▸ Task statement: Using the entries below, output each line exactly from the first through the one that contains "synth_stat cells (3+".

▸ Data to process:

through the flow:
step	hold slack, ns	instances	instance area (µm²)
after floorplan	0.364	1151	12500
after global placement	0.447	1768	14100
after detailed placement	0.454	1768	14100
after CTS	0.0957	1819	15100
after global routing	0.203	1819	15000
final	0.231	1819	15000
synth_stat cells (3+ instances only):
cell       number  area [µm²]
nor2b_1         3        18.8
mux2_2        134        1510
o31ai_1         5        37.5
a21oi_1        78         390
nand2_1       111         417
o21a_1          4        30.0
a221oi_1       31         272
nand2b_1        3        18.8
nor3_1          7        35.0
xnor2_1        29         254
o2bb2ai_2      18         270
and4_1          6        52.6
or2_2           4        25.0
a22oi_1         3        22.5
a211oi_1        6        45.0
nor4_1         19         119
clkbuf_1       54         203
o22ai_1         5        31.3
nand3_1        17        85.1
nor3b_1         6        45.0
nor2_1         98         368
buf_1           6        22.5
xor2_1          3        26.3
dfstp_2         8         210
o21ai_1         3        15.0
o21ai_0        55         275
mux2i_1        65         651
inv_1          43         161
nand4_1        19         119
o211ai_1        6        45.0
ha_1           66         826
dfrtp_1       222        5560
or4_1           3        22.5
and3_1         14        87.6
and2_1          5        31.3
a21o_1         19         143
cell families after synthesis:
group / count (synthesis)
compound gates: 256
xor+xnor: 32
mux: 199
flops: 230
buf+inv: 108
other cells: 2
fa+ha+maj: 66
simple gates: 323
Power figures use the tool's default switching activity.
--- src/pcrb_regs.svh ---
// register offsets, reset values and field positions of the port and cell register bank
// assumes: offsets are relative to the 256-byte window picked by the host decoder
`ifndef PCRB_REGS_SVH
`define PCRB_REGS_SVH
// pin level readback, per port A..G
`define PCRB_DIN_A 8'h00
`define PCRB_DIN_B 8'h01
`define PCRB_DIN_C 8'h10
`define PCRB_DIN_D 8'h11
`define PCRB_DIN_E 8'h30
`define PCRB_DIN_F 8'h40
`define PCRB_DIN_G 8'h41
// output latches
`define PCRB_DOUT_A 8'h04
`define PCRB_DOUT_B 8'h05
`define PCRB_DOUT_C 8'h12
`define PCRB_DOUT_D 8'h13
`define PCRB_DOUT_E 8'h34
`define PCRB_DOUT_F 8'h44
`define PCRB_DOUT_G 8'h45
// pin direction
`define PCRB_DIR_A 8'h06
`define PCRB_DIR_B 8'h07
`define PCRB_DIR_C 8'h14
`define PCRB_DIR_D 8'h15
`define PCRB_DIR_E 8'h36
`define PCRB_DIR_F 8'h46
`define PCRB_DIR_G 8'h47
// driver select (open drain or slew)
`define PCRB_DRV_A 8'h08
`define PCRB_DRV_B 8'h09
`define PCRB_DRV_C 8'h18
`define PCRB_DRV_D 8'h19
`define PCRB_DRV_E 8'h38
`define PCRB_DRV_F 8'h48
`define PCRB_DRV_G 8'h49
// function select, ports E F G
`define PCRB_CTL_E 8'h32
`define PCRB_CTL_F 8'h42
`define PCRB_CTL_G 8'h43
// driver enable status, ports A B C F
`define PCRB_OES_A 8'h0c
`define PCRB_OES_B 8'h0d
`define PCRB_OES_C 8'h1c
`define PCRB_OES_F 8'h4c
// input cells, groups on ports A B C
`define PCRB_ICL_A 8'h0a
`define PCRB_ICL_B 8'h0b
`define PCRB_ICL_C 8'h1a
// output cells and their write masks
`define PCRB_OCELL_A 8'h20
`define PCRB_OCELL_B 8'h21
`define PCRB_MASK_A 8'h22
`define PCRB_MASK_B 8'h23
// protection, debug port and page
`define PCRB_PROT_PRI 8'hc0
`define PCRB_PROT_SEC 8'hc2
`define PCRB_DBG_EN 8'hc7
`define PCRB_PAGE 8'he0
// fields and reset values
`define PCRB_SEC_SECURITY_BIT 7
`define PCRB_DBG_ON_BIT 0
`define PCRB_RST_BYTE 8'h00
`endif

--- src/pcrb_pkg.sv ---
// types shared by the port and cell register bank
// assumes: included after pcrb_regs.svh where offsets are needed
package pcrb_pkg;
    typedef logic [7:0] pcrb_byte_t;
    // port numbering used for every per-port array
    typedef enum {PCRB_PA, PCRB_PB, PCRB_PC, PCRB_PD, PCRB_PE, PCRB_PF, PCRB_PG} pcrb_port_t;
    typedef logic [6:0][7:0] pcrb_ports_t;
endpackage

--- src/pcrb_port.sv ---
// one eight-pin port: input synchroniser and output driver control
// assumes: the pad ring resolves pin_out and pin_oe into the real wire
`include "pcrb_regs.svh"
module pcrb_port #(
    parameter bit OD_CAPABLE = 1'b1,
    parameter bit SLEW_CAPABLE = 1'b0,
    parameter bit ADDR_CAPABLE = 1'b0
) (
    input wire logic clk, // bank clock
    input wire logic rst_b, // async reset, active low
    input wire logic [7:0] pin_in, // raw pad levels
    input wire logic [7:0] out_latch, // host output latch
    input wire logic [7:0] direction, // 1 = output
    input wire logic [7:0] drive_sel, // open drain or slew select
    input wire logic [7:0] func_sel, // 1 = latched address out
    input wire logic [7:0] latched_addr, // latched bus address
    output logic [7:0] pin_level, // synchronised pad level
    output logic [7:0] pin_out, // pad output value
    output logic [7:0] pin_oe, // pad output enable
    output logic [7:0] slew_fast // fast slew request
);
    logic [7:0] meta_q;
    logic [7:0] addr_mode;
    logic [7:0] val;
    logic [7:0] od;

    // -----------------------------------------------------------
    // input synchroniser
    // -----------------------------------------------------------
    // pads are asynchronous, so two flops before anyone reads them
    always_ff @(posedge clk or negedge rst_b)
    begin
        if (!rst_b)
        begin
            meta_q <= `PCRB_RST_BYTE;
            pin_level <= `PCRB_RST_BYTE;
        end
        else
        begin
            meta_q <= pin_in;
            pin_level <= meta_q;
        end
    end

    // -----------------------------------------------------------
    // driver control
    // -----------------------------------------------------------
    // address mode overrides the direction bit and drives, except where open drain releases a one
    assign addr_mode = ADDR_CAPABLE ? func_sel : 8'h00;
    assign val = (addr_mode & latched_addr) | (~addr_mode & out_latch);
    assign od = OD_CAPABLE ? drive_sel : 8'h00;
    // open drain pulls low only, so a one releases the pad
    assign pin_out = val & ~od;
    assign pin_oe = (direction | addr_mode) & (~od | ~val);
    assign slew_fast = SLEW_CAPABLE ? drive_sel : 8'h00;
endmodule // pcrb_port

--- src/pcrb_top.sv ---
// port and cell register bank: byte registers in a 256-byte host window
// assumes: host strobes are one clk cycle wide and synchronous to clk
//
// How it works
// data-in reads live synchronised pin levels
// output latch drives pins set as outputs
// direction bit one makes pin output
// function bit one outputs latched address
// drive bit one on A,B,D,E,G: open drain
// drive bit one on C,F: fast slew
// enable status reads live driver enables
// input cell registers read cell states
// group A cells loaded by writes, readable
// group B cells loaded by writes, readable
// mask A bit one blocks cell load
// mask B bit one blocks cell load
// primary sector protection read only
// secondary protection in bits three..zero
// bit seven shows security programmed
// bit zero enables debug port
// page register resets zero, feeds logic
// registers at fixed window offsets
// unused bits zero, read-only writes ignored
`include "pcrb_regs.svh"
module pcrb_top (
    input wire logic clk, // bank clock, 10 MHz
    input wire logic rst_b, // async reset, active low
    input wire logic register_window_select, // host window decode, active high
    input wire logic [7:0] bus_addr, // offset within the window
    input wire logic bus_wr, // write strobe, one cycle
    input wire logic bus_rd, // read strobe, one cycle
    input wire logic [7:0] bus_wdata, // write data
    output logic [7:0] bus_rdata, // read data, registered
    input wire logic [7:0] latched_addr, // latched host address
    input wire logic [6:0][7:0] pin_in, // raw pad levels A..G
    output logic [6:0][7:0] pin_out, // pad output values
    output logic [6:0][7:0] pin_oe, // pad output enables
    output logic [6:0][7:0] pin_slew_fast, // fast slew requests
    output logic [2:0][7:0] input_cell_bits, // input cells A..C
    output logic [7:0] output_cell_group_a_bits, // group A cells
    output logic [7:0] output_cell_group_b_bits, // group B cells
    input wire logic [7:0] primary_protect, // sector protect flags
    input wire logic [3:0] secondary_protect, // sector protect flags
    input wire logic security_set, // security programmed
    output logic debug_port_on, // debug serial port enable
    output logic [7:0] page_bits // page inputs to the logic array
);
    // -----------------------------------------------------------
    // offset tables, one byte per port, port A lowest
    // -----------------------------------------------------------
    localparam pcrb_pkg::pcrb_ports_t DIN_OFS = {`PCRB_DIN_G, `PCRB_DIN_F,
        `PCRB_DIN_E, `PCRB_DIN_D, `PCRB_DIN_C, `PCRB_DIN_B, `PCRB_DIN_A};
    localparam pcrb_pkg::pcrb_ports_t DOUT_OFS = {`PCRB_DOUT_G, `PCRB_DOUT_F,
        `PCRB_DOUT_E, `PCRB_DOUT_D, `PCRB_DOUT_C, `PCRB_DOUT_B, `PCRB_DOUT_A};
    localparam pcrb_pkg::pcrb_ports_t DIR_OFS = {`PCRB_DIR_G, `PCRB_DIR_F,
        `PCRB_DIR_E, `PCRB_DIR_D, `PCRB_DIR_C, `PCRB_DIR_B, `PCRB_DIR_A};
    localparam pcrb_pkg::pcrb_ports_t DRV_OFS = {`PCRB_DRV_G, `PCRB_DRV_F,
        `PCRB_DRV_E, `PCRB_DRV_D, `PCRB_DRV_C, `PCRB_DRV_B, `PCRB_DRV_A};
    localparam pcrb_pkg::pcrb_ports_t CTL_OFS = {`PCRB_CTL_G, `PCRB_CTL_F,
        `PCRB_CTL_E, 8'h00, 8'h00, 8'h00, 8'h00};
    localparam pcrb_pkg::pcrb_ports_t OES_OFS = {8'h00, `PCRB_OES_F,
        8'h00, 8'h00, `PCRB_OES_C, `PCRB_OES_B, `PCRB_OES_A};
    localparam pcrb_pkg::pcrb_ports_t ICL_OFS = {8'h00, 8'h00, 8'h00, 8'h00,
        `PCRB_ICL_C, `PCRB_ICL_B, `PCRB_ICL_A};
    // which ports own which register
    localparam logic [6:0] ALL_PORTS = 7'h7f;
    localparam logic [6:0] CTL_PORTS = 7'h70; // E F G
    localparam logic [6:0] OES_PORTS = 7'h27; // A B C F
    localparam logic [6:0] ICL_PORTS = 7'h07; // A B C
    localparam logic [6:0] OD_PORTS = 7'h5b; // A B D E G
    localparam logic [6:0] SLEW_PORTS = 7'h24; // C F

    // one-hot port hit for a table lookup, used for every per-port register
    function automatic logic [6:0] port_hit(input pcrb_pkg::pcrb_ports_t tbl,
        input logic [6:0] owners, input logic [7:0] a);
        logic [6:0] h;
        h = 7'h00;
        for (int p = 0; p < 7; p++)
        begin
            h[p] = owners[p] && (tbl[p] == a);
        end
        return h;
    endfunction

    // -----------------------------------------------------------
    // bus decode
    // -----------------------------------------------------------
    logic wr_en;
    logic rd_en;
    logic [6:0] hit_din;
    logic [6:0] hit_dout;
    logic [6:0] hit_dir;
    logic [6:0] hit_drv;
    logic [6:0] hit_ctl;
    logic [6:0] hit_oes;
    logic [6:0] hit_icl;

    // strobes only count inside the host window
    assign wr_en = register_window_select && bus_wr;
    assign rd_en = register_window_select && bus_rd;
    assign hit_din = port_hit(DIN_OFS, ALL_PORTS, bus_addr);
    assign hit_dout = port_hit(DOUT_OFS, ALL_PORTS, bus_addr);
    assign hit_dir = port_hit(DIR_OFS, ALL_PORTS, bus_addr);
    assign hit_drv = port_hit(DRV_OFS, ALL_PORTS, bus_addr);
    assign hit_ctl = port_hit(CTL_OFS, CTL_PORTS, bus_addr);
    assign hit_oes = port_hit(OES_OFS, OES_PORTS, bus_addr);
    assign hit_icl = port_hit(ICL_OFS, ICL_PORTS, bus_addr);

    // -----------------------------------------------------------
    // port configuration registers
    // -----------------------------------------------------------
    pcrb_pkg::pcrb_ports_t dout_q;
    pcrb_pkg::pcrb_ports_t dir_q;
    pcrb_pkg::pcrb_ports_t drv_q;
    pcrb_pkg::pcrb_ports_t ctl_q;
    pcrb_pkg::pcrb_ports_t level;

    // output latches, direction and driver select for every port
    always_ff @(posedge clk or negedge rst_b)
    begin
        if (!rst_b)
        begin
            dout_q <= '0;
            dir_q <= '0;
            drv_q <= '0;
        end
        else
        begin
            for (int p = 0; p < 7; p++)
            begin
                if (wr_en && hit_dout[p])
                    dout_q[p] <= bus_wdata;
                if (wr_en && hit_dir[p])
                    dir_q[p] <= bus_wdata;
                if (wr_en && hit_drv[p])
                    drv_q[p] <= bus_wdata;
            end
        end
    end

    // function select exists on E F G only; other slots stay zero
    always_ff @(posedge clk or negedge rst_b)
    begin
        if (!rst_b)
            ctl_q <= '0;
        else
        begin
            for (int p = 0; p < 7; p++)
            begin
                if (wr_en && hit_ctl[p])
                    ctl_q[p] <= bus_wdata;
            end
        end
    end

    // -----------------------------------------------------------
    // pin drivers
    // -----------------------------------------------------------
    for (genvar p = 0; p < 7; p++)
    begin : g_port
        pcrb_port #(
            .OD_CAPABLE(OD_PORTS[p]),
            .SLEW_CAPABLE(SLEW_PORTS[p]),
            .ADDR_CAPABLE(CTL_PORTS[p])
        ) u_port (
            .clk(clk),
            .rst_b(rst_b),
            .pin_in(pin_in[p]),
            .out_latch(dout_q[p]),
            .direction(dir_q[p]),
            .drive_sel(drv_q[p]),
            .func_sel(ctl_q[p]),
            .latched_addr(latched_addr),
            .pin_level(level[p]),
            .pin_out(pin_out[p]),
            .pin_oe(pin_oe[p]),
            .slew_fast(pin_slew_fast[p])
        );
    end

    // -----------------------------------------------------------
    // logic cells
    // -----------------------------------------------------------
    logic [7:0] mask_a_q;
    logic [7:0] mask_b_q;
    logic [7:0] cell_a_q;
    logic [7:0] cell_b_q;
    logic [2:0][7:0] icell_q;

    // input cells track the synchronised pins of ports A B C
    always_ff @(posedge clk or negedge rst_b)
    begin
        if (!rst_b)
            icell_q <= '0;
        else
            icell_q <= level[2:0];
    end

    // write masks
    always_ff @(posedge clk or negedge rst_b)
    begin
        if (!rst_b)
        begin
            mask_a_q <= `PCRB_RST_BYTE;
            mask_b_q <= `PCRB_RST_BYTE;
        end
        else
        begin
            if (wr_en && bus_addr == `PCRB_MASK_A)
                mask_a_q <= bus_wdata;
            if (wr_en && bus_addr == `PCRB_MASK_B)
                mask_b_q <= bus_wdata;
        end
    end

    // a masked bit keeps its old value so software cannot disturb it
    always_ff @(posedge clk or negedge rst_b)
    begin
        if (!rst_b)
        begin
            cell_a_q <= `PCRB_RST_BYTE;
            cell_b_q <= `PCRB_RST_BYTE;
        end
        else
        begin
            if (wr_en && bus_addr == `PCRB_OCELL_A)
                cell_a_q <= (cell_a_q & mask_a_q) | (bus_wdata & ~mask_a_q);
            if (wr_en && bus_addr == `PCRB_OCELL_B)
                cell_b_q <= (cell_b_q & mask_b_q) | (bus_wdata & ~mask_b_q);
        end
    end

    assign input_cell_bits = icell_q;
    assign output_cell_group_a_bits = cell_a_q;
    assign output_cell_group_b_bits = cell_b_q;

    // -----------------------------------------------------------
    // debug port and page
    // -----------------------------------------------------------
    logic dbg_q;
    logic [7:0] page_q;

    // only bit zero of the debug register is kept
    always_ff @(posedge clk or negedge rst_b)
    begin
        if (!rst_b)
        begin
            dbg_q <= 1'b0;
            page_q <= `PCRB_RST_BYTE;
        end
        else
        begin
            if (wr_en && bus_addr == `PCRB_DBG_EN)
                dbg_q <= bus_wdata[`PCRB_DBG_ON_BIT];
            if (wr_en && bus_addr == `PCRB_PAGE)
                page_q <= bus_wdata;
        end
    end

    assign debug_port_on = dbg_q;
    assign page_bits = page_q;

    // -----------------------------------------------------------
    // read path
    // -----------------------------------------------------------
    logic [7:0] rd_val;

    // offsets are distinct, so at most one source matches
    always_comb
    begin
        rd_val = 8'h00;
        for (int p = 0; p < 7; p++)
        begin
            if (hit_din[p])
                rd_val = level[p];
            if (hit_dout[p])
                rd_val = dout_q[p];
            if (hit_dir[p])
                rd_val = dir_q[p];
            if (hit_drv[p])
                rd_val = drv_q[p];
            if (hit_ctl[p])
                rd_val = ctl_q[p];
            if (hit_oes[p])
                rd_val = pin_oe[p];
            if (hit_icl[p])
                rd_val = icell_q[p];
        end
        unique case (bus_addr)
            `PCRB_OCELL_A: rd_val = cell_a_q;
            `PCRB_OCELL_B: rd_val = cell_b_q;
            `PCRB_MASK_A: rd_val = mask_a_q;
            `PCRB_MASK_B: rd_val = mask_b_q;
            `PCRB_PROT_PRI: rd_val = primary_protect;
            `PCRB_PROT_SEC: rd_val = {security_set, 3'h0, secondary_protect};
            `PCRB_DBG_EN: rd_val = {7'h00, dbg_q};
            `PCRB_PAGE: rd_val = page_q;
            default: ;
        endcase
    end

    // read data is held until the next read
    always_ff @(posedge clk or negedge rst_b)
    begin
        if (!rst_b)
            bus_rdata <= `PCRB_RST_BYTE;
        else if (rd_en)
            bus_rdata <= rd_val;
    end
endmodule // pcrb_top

▸ Exercise response:
through the flow:
step	hold slack, ns	instances	instance area (µm²)
after floorplan	0.364	1151	12500
after global placement	0.447	1768	14100
after detailed placement	0.454	1768	14100
after CTS	0.0957	1819	15100
after global routing	0.203	1819	15000
final	0.231	1819	15000
synth_stat cells (3+ instances only):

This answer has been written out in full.